The Adventures of 'Lil 'Tegra and the 'Lil Nazis
by ObsessiveOtakuChick
Summary: Just what the title says. Not QUITE crack, more like extreme AU. ON INDEFINETE HIATUS AS I LIKE THIS STORY TOO MUCH TO WRITE WITHOUT INSPIRATION.
1. Tea Lessons

Yay

Yay! My first chaptered Fic!

I'll probably suck at updating it. .

Please review, it'll inspire me!

Dedicated to Erin Ptah, the Creator of the Best and Longest running Hellsing Comic on the web, And Shine Heaven Now.…If I thought she wanted her good name anywhere near this.

o.O.O.o

Integra sat bored at her daily lessons. Her tutor was out sick and Walter was teaching her today.

"This is Earl Grey, Miss Integra. Notice the subtle underlying taste to the tea."

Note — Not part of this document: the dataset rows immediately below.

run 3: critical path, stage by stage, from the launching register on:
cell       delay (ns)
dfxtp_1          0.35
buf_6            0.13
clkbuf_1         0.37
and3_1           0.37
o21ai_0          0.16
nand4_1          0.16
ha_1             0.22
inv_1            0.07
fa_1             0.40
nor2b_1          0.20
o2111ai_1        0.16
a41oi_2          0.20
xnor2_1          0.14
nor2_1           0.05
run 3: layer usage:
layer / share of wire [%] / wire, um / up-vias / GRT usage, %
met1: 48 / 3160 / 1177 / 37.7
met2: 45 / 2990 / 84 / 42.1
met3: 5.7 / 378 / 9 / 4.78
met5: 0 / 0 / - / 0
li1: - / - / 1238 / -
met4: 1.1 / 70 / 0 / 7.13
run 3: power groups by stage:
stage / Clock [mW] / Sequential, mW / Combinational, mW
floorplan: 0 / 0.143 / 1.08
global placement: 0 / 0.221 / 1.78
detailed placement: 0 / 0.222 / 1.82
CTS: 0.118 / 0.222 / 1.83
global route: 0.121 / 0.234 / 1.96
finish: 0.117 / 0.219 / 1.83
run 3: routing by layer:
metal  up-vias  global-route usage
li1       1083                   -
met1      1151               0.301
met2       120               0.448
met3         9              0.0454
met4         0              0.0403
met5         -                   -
==> config.mk <==
export PLATFORM = sky130hd
export DESIGN_NAME = tc_host_driver
export DESIGN_NICKNAME = d
export VERILOG_FILES = /design/src/rtl/tc_host_driver.sv
export SDC_FILE = /design/constraint.sdc
export NUM_CORES = 1
export LEC_CHECK = 0
export CORE_AREA = 2 2 144 146
export CTS_CLUSTER_DIAMETER = 200
export DETAILED_ROUTE_END_ITERATION = 7
export DIE_AREA = 0 0 146 148
export HOLD_SLACK_MARGIN = 0.05
export PLACE_DENSITY = 0.68
export SYNTH_ARGS = -nofsm -noshare
export SYNTH_HDL_FRONTEND = slang
export SYNTH_SLANG_ARGS = --single-unit
==> constraint.sdc <==
create_clock -name clk -period 2.1 [get_ports clk]
set_clock_uncertainty 0.2 [all_clocks]
set_input_delay 0.42 -clock clk [delete_from_list [all_inputs] [get_ports clk]]
set_output_delay 0.42 -clock clk [all_outputs]
set_load 0.01 [all_outputs]
==> src/rtl/tc_host_driver.sv <==
// Host-side driver for one tensor core: streams A and transposed-B rows into the core,
// starts compute, then captures the M*N result stream into a result write port.
module tc_host_driver #(
  parameter int M       = 16,
  parameter int K       = 16,
  parameter int N       = 16,
  parameter int DW_MUL  = 8,
  parameter int DW_ADD  = 32,
  parameter int DW_ROW  = DW_MUL * K,
  parameter int W_IDX   = 16,
  parameter int TIMEOUT = 65535
) (
  input  logic              clk,
  input  logic              reset,
  input  logic              start,
  output logic              busy,
  output logic              done,
  output logic              err_timeout,
  output logic              src_type,
  output logic [W_IDX-1:0]  src_row,
  input  logic              src_valid,
  output logic              src_ready,
  input  logic [DW_ROW-1:0] src_data,
  output logic              tc_enable,
  output logic [DW_ROW-1:0] tc_in_i,
  output logic              tc_in_type,
  output logic              tc_in_state,
  input  logic [1:0]        tc_out_state,
  input  logic [DW_ADD-1:0] tc_out_i,
  input  logic              tc_finish,
  output logic              res_valid,
  output logic [W_IDX-1:0]  res_idx,
  output logic [DW_ADD-1:0] res_data,
  output logic [2:0]        dbg_state_o
);

  localparam logic [2:0] S_IDLE   = 3'd0;
  localparam logic [2:0] S_KICK   = 3'd1;
  localparam logic [2:0] S_LOAD_A = 3'd2;
  localparam logic [2:0] S_LOAD_B = 3'd3;
  localparam logic [2:0] S_GO     = 3'd4;
  localparam logic [2:0] S_RUN    = 3'd5;
  localparam logic [2:0] S_DONE   = 3'd6;

  localparam int W_TMO = (TIMEOUT < 2) ? 1 : $clog2(TIMEOUT + 1);

  localparam logic [W_IDX-1:0] LAST_A   = W_IDX'(M - 1);
  localparam logic [W_IDX-1:0] LAST_B   = W_IDX'(N - 1);
  localparam logic [W_IDX-1:0] LAST_K   = W_IDX'(M * N - 1);
  localparam logic [W_TMO-1:0] TMO_LAST = W_TMO'(TIMEOUT - 1);

  logic [2:0]        state_q, state_d;
  logic [W_IDX-1:0]  row_q, row_d;
  logic [W_IDX-1:0]  k_q, k_d;
  logic [W_TMO-1:0]  tmo_q, tmo_d;
  logic              cap_q, cap_d;
  logic              err_q, err_d;
  logic              res_valid_q, res_valid_d;
  logic [W_IDX-1:0]  res_idx_q, res_idx_d;
  logic [DW_ADD-1:0] res_data_q, res_data_d;

  logic in_load;
  assign in_load = (state_q == S_LOAD_A) || (state_q == S_LOAD_B);

  // Row handshake: a row transfers in every cycle where src_valid && src_ready.
  // src_type/src_row are held until that transfer; src_ready only rises in the load states.
  always_comb begin
    state_d     = state_q;
    row_d       = row_q;
    k_d         = k_q;
    tmo_d       = tmo_q;
    cap_d       = 1'b0;
    err_d       = err_q;
    res_valid_d = 1'b0;
    res_idx_d   = res_idx_q;
    res_data_d  = res_data_q;
    case (state_q)
      S_IDLE: begin
        if (start && (tc_out_state == 2'b00)) state_d = S_KICK;
      end
      S_KICK: begin
        row_d   = '0;
        state_d = S_LOAD_A;
      end
      S_LOAD_A: begin
        if (src_valid) begin
          if (row_q == LAST_A) begin
            row_d   = '0;
            state_d = S_LOAD_B;
          end else begin
            row_d = row_q + 1'b1;
          end
        end
      end
      S_LOAD_B: begin
        if (src_valid) begin
          if (row_q == LAST_B) begin
            row_d   = '0;
            state_d = S_GO;
          end else begin
            row_d = row_q + 1'b1;
          end
        end
      end
      S_GO: begin
        tmo_d   = '0;
        k_d     = '0;
        state_d = S_RUN;
      end
      S_RUN: begin
        cap_d = tc_finish && (tc_out_state == 2'b11);
        tmo_d = tmo_q + 1'b1;
        // The core presents S[k] on out_i one cycle after the finish tap, hence cap_q.
        if (tmo_q == TMO_LAST) begin
          err_d   = 1'b1;
          cap_d   = 1'b0;
          state_d = S_DONE;
        end else if (cap_q) begin
          res_valid_d = 1'b1;
          res_idx_d   = k_q;
          res_data_d  = tc_out_i;
          k_d         = k_q + 1'b1;
          if (k_q == LAST_K) state_d = S_DONE;
        end
      end
      S_DONE: begin
        state_d = S_IDLE;
      end
      default: begin
        state_d = S_IDLE;
      end
    endcase
  end

  always_ff @(posedge clk) begin
    if (reset) begin
      state_q     <= S_IDLE;
      row_q       <= '0;
      k_q         <= '0;
      tmo_q       <= '0;
      cap_q       <= 1'b0;
      err_q       <= 1'b0;
      res_valid_q <= 1'b0;
      res_idx_q   <= '0;
      res_data_q  <= '0;
    end else begin
      state_q     <= state_d;
      row_q       <= row_d;
      k_q         <= k_d;
      tmo_q       <= tmo_d;
      cap_q       <= cap_d;
      err_q       <= err_d;
      res_valid_q <= res_valid_d;
      res_idx_q   <= res_idx_d;
      res_data_q  <= res_data_d;
    end
  end

  always_comb begin
    busy        = (state_q == S_KICK) || in_load || (state_q == S_GO) || (state_q == S_RUN);
    done        = (state_q == S_DONE);
    src_type    = (state_q == S_LOAD_B);
    src_row     = in_load ? row_q : '0;
    src_ready   = in_load && src_valid;
    tc_enable   = (state_q == S_KICK) || (state_q == S_GO) || (state_q == S_RUN) ||
                  (in_load && src_valid);
    tc_in_i     = (in_load && src_valid) ? src_data : '0;
    tc_in_type  = (state_q == S_LOAD_B);
    tc_in_state = (state_q == S_KICK) || (state_q == S_GO);
  end

  assign err_timeout = err_q;
  assign res_valid   = res_valid_q;
  assign res_idx     = res_idx_q;
  assign res_data    = res_data_q;
  assign dbg_state_o = state_q;

endmodule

'Lil 'Tegra struggled to sit up straight in the massive throne-like dining chair. She reached her arm across the table, trying desperately to reach the delicate tea cup just out of reach. Her shoulders were barely level with the table top, despite the several cushions she was sitting on.

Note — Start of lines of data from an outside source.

**src/rtl/multicycle_controller_if.sv**
```systemverilog
`default_nettype none
// ============================================================================
//  Module      : multicycle_controller_if
//  Description : Control bus between the multi-cycle MIPS controller and its
//                datapath. The datapath supplies op, funct and zero; the
//                controller returns register enables, mux selects, the ALU
//                operation, the memory write strobe and debug state.
//                  master : controller side (drives the control signals)
//                  slave  : datapath side (drives op/funct/zero)
//  Revision    : 1.0  initial release
// ============================================================================
interface multicycle_controller_if;
    logic [5:0] op;          // instr[31:26]
    logic [5:0] funct;       // instr[5:0]
    logic       zero;        // ALU zero flag, same cycle
    logic       pcen;        // PC register enable
    logic       irwrite;     // instruction register enable
    logic       regwrite;    // register file write enable
    logic       alusrca;     // 0=PC, 1=A
    logic       iord;        // 0=PC address, 1=ALUOut address
    logic       memtoreg;    // 0=ALUOut, 1=data register
    logic       regdst;      // 0=rt, 1=rd
    logic       memwrite;    // memory write strobe
    logic [1:0] alusrcb;     // 00=B, 01=4, 10=signimm, 11=signimm<<2
    logic [1:0] pcsrc;       // 00=ALU result, 01=ALUOut, 10=jump target
    logic [2:0] alucontrol;  // ALU operation
    logic       illegal;     // unsupported op pulse in DECODE
    logic [3:0] state;       // current state, debug only

    modport master (
        input  op, funct, zero,
        output pcen, irwrite, regwrite, alusrca, iord, memtoreg, regdst,
               memwrite, alusrcb, pcsrc, alucontrol, illegal, state
    );

    modport slave (
        output op, funct, zero,
        input  pcen, irwrite, regwrite, alusrca, iord, memtoreg, regdst,
               memwrite, alusrcb, pcsrc, alucontrol, illegal, state
    );
endinterface
`default_nettype wire

```
**src/rtl/multicycle_controller.sv**
```systemverilog
`default_nettype none
// ============================================================================
//  Module      : multicycle_controller
//  Description : Moore control FSM for the multi-cycle MIPS datapath
//                (lw, sw, R-type add/sub/and/or/slt, beq, addi, j).
//                Ports:
//                  clk   : system clock, rising edge
//                  reset : asynchronous active-high, forces FETCH
//                  bus   : control interface (master modport)
//  Revision    : 1.0  initial release
// ============================================================================
module multicycle_controller (
    input  logic                           clk,
    input  logic                           reset,
    multicycle_controller_if.master        bus
);

    typedef enum logic [3:0] {
        FETCH   = 4'd0,
        DECODE  = 4'd1,
        MEMADR  = 4'd2,
        MEMRD   = 4'd3,
        MEMWB   = 4'd4,
        MEMWR   = 4'd5,
        EXECUTE = 4'd6,
        ALUWB   = 4'd7,
        BRANCH  = 4'd8,
        ADDIEX  = 4'd9,
        ADDIWB  = 4'd10,
        JUMP    = 4'd11
    } state_t;

    typedef struct packed {
        logic       irwrite;
        logic       pcwrite;
        logic       branch;
        logic       regwrite;
        logic       alusrca;
        logic       iord;
        logic       memtoreg;
        logic       regdst;
        logic       memwrite;
        logic [1:0] alusrcb;
        logic [1:0] pcsrc;
        logic [2:0] alucontrol;
    } ctrl_t;

    localparam logic [5:0] c_op_lw    = 6'b100011;
    localparam logic [5:0] c_op_sw    = 6'b101011;
    localparam logic [5:0] c_op_rtype = 6'b000000;
    localparam logic [5:0] c_op_beq   = 6'b000100;
    localparam logic [5:0] c_op_addi  = 6'b001000;
    localparam logic [5:0] c_op_j     = 6'b000010;

    localparam logic [2:0] c_alu_and = 3'b000;
    localparam logic [2:0] c_alu_or  = 3'b001;
    localparam logic [2:0] c_alu_add = 3'b010;
    localparam logic [2:0] c_alu_sub = 3'b110;
    localparam logic [2:0] c_alu_slt = 3'b111;

    // R-type ALU operation; unknown funct codes quietly fall back to add.
    function automatic logic [2:0] f_funct_alu(input logic [5:0] fn);
        logic [2:0] a;
        case (fn)
            6'b100000: a = c_alu_add;
            6'b100010: a = c_alu_sub;
            6'b100100: a = c_alu_and;
            6'b100101: a = c_alu_or;
            6'b101010: a = c_alu_slt;
            default:   a = c_alu_add;
        endcase
        return a;
    endfunction

    // Control word for a given state. funct only matters in EXECUTE.
    function automatic ctrl_t f_decode(input state_t s, input logic [5:0] fn);
        ctrl_t c;
        c = '0;
        case (s)
            FETCH: begin
                c.irwrite    = 1'b1;
                c.pcwrite    = 1'b1;
                c.alusrcb    = 2'b01;
                c.alucontrol = c_alu_add;
            end
            DECODE: begin
                // Speculatively form the branch target into ALUOut.
                c.alusrcb    = 2'b11;
                c.alucontrol = c_alu_add;
            end
            MEMADR: begin
                c.alusrca    = 1'b1;
                c.alusrcb    = 2'b10;
                c.alucontrol = c_alu_add;
            end
            MEMRD: begin
                c.iord       = 1'b1;
            end
            MEMWB: begin
                c.memtoreg   = 1'b1;
                c.regwrite   = 1'b1;
            end
            MEMWR: begin
                c.iord       = 1'b1;
                c.memwrite   = 1'b1;
            end
            EXECUTE: begin
                c.alusrca    = 1'b1;
                c.alucontrol = f_funct_alu(fn);
            end
            ALUWB: begin
                c.regdst     = 1'b1;
                c.regwrite   = 1'b1;
            end
            BRANCH: begin
                c.alusrca    = 1'b1;
                c.alucontrol = c_alu_sub;
                c.pcsrc      = 2'b01;
                c.branch     = 1'b1;
            end
            ADDIEX: begin
                c.alusrca    = 1'b1;
                c.alusrcb    = 2'b10;
                c.alucontrol = c_alu_add;
            end
            ADDIWB: begin
                c.regwrite   = 1'b1;
            end
            JUMP: begin
                c.pcsrc      = 2'b10;
                c.pcwrite    = 1'b1;
            end
            default: c = '0;
        endcase
        return c;
    endfunction

    state_t r_state;
    ctrl_t  r_ctrl;
    state_t w_next;
    logic   w_op_legal;

    always_comb begin
        case (bus.op)
            c_op_lw, c_op_sw, c_op_rtype,
            c_op_beq, c_op_addi, c_op_j: w_op_legal = 1'b1;
            default:                     w_op_legal = 1'b0;
        endcase
    end

    always_comb begin
        w_next = FETCH;
        case (r_state)
            FETCH:   w_next = DECODE;
            DECODE: begin
                case (bus.op)
                    c_op_lw, c_op_sw: w_next = MEMADR;
                    c_op_rtype:       w_next = EXECUTE;
                    c_op_beq:         w_next = BRANCH;
                    c_op_addi:        w_next = ADDIEX;
                    c_op_j:           w_next = JUMP;
                    default:          w_next = FETCH;   // skip unsupported op
                endcase
            end
            MEMADR:  w_next = (bus.op == c_op_sw) ? MEMWR : MEMRD;
            MEMRD:   w_next = MEMWB;
            EXECUTE: w_next = ALUWB;
            ADDIEX:  w_next = ADDIWB;
            default: w_next = FETCH;
        endcase
    end

    // Control word is registered alongside the state by decoding the next
    // state, so outputs are glitch-free yet still a pure function of state.
    // In EXECUTE the funct sampled on entry is used; IR is stable by then.
    always_ff @(posedge clk or posedge reset) begin
        if (reset) begin
            r_state <= FETCH;
            r_ctrl  <= f_decode(FETCH, 6'd0);
        end else begin
            r_state <= w_next;
            r_ctrl  <= f_decode(w_next, bus.funct);
        end
    end

    // pcen and illegal need live datapath inputs, so they stay combinational.
    assign bus.pcen       = r_ctrl.pcwrite | (r_ctrl.branch & bus.zero);
    assign bus.illegal    = (r_state == DECODE) & ~w_op_legal;
    assign bus.irwrite    = r_ctrl.irwrite;
    assign bus.regwrite   = r_ctrl.regwrite;
    assign bus.alusrca    = r_ctrl.alusrca;
    assign bus.iord       = r_ctrl.iord;
    assign bus.memtoreg   = r_ctrl.memtoreg;
    assign bus.regdst     = r_ctrl.regdst;
    assign bus.memwrite   = r_ctrl.memwrite;
    assign bus.alusrcb    = r_ctrl.alusrcb;
    assign bus.pcsrc      = r_ctrl.pcsrc;
    assign bus.alucontrol = r_ctrl.alucontrol;
    assign bus.state      = r_state;

endmodule
`default_nettype wire
```
**src/flat_wrapper.sv**
```systemverilog
// flat-port wrapper written by rule: the top's interface ports become plain ports
module multicycle_controller_flat 
  (clk, reset, bus_op, bus_funct, bus_zero, bus_pcen, bus_irwrite, bus_regwrite, bus_alusrca, bus_iord, bus_memtoreg, bus_regdst, bus_memwrite, bus_alusrcb, bus_pcsrc, bus_alucontrol, bus_illegal, bus_state);
  multicycle_controller_if bus_i ();
  input  logic clk;
  input  logic reset;
  input wire logic [$bits(bus_i.op)-1:0] bus_op;
  input wire logic [$bits(bus_i.funct)-1:0] bus_funct;
  input wire logic [$bits(bus_i.zero)-1:0] bus_zero;
  output wire logic [$bits(bus_i.pcen)-1:0] bus_pcen;
  output wire logic [$bits(bus_i.irwrite)-1:0] bus_irwrite;
  output wire logic [$bits(bus_i.regwrite)-1:0] bus_regwrite;
  output wire logic [$bits(bus_i.alusrca)-1:0] bus_alusrca;
  output wire logic [$bits(bus_i.iord)-1:0] bus_iord;
  output wire logic [$bits(bus_i.memtoreg)-1:0] bus_memtoreg;
  output wire logic [$bits(bus_i.regdst)-1:0] bus_regdst;
  output wire logic [$bits(bus_i.memwrite)-1:0] bus_memwrite;
  output wire logic [$bits(bus_i.alusrcb)-1:0] bus_alusrcb;
  output wire logic [$bits(bus_i.pcsrc)-1:0] bus_pcsrc;
  output wire logic [$bits(bus_i.alucontrol)-1:0] bus_alucontrol;
  output wire logic [$bits(bus_i.illegal)-1:0] bus_illegal;
  output wire logic [$bits(bus_i.state)-1:0] bus_state;
  assign bus_i.op = bus_op;
  assign bus_i.funct = bus_funct;
  assign bus_i.zero = bus_zero;
  assign bus_pcen = bus_i.pcen;
  assign bus_irwrite = bus_i.irwrite;
  assign bus_regwrite = bus_i.regwrite;
  assign bus_alusrca = bus_i.alusrca;
  assign bus_iord = bus_i.iord;
  assign bus_memtoreg = bus_i.memtoreg;
  assign bus_regdst = bus_i.regdst;
  assign bus_memwrite = bus_i.memwrite;
  assign bus_alusrcb = bus_i.alusrcb;
  assign bus_pcsrc = bus_i.pcsrc;
  assign bus_alucontrol = bus_i.alucontrol;
  assign bus_illegal = bus_i.illegal;
  assign bus_state = bus_i.state;
  multicycle_controller u_core (.clk(clk), .reset(reset), .bus(bus_i));
endmodule
```
**config.mk**
```make
export PLATFORM = sky130hd
export DESIGN_NAME = multicycle_controller_flat
export DESIGN_NICKNAME = d
export VERILOG_FILES = /design/src/rtl/multicycle_controller_if.sv /design/src/rtl/multicycle_controller.sv /design/src/flat_wrapper.sv
export SDC_FILE = /design/constraint.sdc
export NUM_CORES = 1
export LEC_CHECK = 0
export ABC_AREA = 1
export CAP_MARGIN = 20
export CORE_UTILIZATION = 35
export DETAILED_ROUTE_END_ITERATION = 8
export PLACE_DENSITY = 0.71
export SLEW_MARGIN = 20
export SYNTH_ARGS = -nofsm -noshare
export SYNTH_HDL_FRONTEND = slang
export SYNTH_SLANG_ARGS = --single-unit
```
**constraint.sdc**
```tcl
create_clock -name clk -period 2.7 [get_ports clk]
set_input_delay 0.405 -clock clk [delete_from_list [all_inputs] [get_ports clk]]
set_output_delay 0.405 -clock clk [all_outputs]
set_load 0.01 [all_outputs]
```
==> results.md <==
- Outcome: complete, but fails checks
- Failing checks: design-rule violations
- Critical Path AT: 1.94 ns
- Final max-slew violation count: 0
- Die Area: 0.00322 sq mm
- WS Path Type: input pin to primary output
- Pwr dens: 808 mW/mm^2
- Cts bufs inserted: 3
- Share of the synthesized area in the top cell type: 0.358
- Clk sink count: 19
- Critical path peak fanout: 3
- GRT Total Usage: 0.140
- Clock buffer depth: 2
- P&R area growth vs syn: 33.8%
- Worst reg2reg path depth: 10
- Setup violations, final: 0
- Clock skew: 0.00230 ns
- Pin count of the biggest net entering global routing: 20
- Mapped cell area: 0.00105 sq mm
- Syn Area/Cell: 8.13 sq um
- Fin crit period: 2.35 ns
- Ports: 35
- Most common cell after layout, fill and taps aside: clkdlybuf4s50_1
- Global-route wire length before repair: 3.47 mm
- Die height: 56.7 microns
- Post-Synthesis Net Count: 144
- Detail Route Antenna Nets: 0
- Fraction of layout cells with a size suffix above 1: 0.188
- RSZ-0062 raised after global routing: false
- Wire per inst: 11.4 microns
- Area leader, netlist: dfrtp_1
- Drt drc: 5
- Setup WS pre-CTS: 0.372 ns
- Max_slew headroom: 0.547
- Fmax: 426 MHz
- Final worst slack: 0.353 ns
- WHS: 0.504 ns
- DIE WIDTH: 56.7 microns
- CTS tree: done
- Netlist cell types: 19
- Placeable core region: 0.00281 sq mm
- Maximum VDD drop: 0.316 mV
- DR vias: 874
- Num rows: 19
- Synth warn: 0
- N_diodes: 0
- Hold crit path type: input pin to async pin
- Number of cells produced by synthesis: 129
- Net count, final: 176
- Starting density of the core: 0.374
- DR iter-0 viols: 23
- Synthesized flop and latch total: 19
- Max-cap viol count: 0
- Reg-to-Reg End: u_core.bus.alusrcb[1]$_DFF_PP0_
- Worst Max-Slew Pin Slew: 0.678 ns
- DRT Pass-1 Iters: 6
- Final Cycle Share: 0.869
- Root buffer cell: clkbuf_4
- GPL Wtd Cong: 0.866
- Top cells by area, synth: dfrtp_1 36%, dfstp_2 10%, inv_1 8.9%
- GRT overflow: 0
- Kind of end point of the critical path: primary output
- Number of H-tree levels: 1
- Input/output buffers: 34
- Post_cts resized: 0
- Startpoint types: input pin
- Final hold viol count: 0
- R2r setup slk: 1.13 ns
- Initial antenna violation count: 0
- Clock slew at reported path FFs: 0.10 ns
- Worst setup path endpoint: bus_illegal
- Post-Route WL: 2.17 mm
- Critical Path RT: 2.30 ns
- Post-DR vias/cell: 4.58
- Worst skew pair latency: 0.29 ns
- Most frequent cells in the layout: 34 x clkdlybuf4s50_1, 25 x inv_1, 18 x nand2_1, 16 x nand3_1
- Detailed placement HPWL: 1.83 mm
- Worst reg2reg path startpoint: u_core.bus.state[1]$_DFF_PP0_
- Start point of the critical path: bus_op[2]
- Setup TNS: 0 ns
- Leakage: 0.765 nW
- Setup bufs post-CTS: 0
- Hold buffer count at cts: 0
- Vias in the first global route: 855
- Sequential element share of the synthesized area: 0.458
worst max-delay path, stage by stage:
cell,delay [ns]
clkdlybuf4s50_1,0.51
inv_1,0.07
nand2_1,0.09
inv_1,0.05
nand3_1,0.08
nand3_1,0.10
nor2_1,0.10
clkdlybuf4s50_1,0.53
worst min path at each step:
| stage | startpoint | to | slack [ns] | cells past startpoint |
|---|---|---|---|---|
| 6_report | reset | u_core.bus.pcsrc[1]$_DFF_PP0_ | 0.50 | 2 |
| 5_1_grt | reset | u_core.bus.pcsrc[1]$_DFF_PP0_ | 0.56 | 2 |
| 4_1_cts | reset | u_core.bus.pcsrc[1]$_DFF_PP0_ | 0.53 | 2 |
| 3_5_place_dp | u_core.bus.state[2]$_DFF_PP0_ | u_core.bus.iord$_DFF_PP0_ | 0.63 | 3 |
| 3_3_place_gp | u_core.bus.state[3]$_DFF_PP0_ | u_core.bus.iord$_DFF_PP0_ | 0.62 | 3 |
| 2_1_floorplan | reset | u_core.bus.alucontrol[0]$_DFF_PP0_ | 0.35 | 1 |
power breakdown:
group	switching, mW	internal [mW]	leakage [nW]
Sequential	0.0388	0.376	0.246
Combinational	0.308	0.272	0.501
Clock	0.0829	0.0550	0.0177
metrics by stage:
stage / power [mW] / instances / cell area [sq um] / util
finish: 1.13 / 191 / 1400 / 0.500
global route: 1.21 / 191 / 1400 / 0.500
detailed placement: 1.00 / 187 / 1380 / 0.490
floorplan: 0.782 / 129 / 1050 / -
global placement: 0.980 / 187 / 1380 / 0.490
CTS: 1.14 / 191 / 1400 / 0.500
flip-flops by register name, indices dropped and copies added (netlist names):
signal                 flops
u_core.bus.regdst          1
u_core.bus.memwrite        1
u_core.bus.irwrite         1
u_core.bus.pcsrc           1
u_core.bus.memtoreg        1
u_core.r_ctrl              2
u_core.bus.regwrite        1
u_core.bus.alucontrol      3
u_core.bus.alusrca         1
u_core.bus.state           4
u_core.bus.alusrcb         2
u_core.bus.iord            1
per-layer routing:
metal,global-route usage,wire [microns]
met2,0.286,1250
met3,0.00691,59
met1,0.142,839
met5,0,0
met4,0.0627,27
synthesized netlist by cell type:
library cell and count:
a21o_1 1, a21oi_1 2, a21oi_4 1, buf_4 7, dfrtp_1 15, dfstp_2 4, inv_1 25, inv_2 3
nand2_1 18, nand2_2 4, nand2_4 4, nand3_1 16, nand3_2 1, nand4_1 1, nor2_1 15, nor2_2 6
nor2_4 3, nor3_1 1, o21ai_0 2
cells by family (layout without fill, tap and decap cells):
logic type             after synthesis  after routing  synth area share
buffers and inverters               35             66             0.150
AND/OR/NAND/NOR                     69             69             0.350
AO/OA/AOI/OAI                        6              6            0.0418
flip-flops                          19             19             0.458
area by class of cell:
| class | instances | area [sq um] |
|---|---|---|
| clock buffers | 3 | 22.5 |
| repair buffers | 34 | 340 |
| fillers | 271 | 1400 |
| clock inverters | 1 | 5.00 |
| inverters | 28 | 105 |
| multi-input cells | 75 | 410 |
| well taps | 31 | 38.8 |
| flip-flops and latches | 19 | 480 |
Note: power is estimated with default switching activity, not from simulation.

"Earl Grey is brewed from an extract of the rind of the Bergamot Orange…"

She frowned as the lace cuff of her frilly dress, which she detested, trailed in the marmalade. It was just a few more inches…

"Now, Earl Grey is a personal favorite of mine, as well as one of my heroes, Captain Jean-Luc Picard of Star Trek: The Next Generation…"

"And Artemis Fowl!" Integra interrupted, giving up on the tea cup for the moment and sitting back in her chair.

Walter turned from the blackboard where he was writing notes at the end of the table.

"I find your fascination with that particular character rather disturbing considering the amount of power you will one day be inheriting. And **do **sit up in your chair Miss Integra."

'Lil 'Tegra stuck out her tongue at him, just as he turned his back to her once again.

"Now, turning to other variations of Earl Grey…"

She once again turned her attention back to the cup of tea in front of her. Biting her tongue and furrowing her brows she stretched across the table…she could get it with her fingertips…just a little further…

"Miss Integra?"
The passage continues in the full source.